[Start of Attachment]

<file path="config.mk">
export PLATFORM = sky130hd
export DESIGN_NAME = pipeline_ctrl_flat
export DESIGN_NICKNAME = d
export VERILOG_FILES = /design/src/rtl/pipeline_ctrl_pkg.sv /design/src/rtl/pipeline_ctrl_if.sv /design/src/rtl/pipeline_ctrl_counter.sv /design/src/rtl/pipeline_ctrl.sv /design/src/flat_wrapper.sv
export SDC_FILE = /design/constraint.sdc
export NUM_CORES = 1
export LEC_CHECK = 0
export BUFFER_PORTS_ARGS = -buffer_cell sky130_fd_sc_hd__buf_2
export CORE_ASPECT_RATIO = 1.4
export CORE_MARGIN = 2
export CORE_UTILIZATION = 52
export CTS_CLUSTER_DIAMETER = 60
export DETAILED_ROUTE_END_ITERATION = 8
export PLACE_DENSITY_LB_ADDON = 0.08
export REMOVE_ABC_BUFFERS = 1
export SKIP_CTS_REPAIR_TIMING = 1
export SYNTH_ARGS = -nofsm -noshare
export SYNTH_HDL_FRONTEND = slang
export SYNTH_HIERARCHICAL = 1
export SYNTH_SLANG_ARGS = --single-unit
</file>
<file path="constraint.sdc">
create_clock -name clk -period 7.6 [get_ports clk]
set_clock_uncertainty 0.1 [all_clocks]
set_input_delay 1.52 -clock clk [delete_from_list [all_inputs] [get_ports clk]]
set_output_delay 1.52 -clock clk [all_outputs]
set_load 0.005 [all_outputs]
</file>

[End of Attachment]

▶ Problem
Starting at the first line of the listing, retype every line up to and including the one with "export DESIGN_NICKNAME = d".

▶ Exercise output
<file path="config.mk">
export PLATFORM = sky130hd
export DESIGN_NAME = pipeline_ctrl_flat
export DESIGN_NICKNAME = d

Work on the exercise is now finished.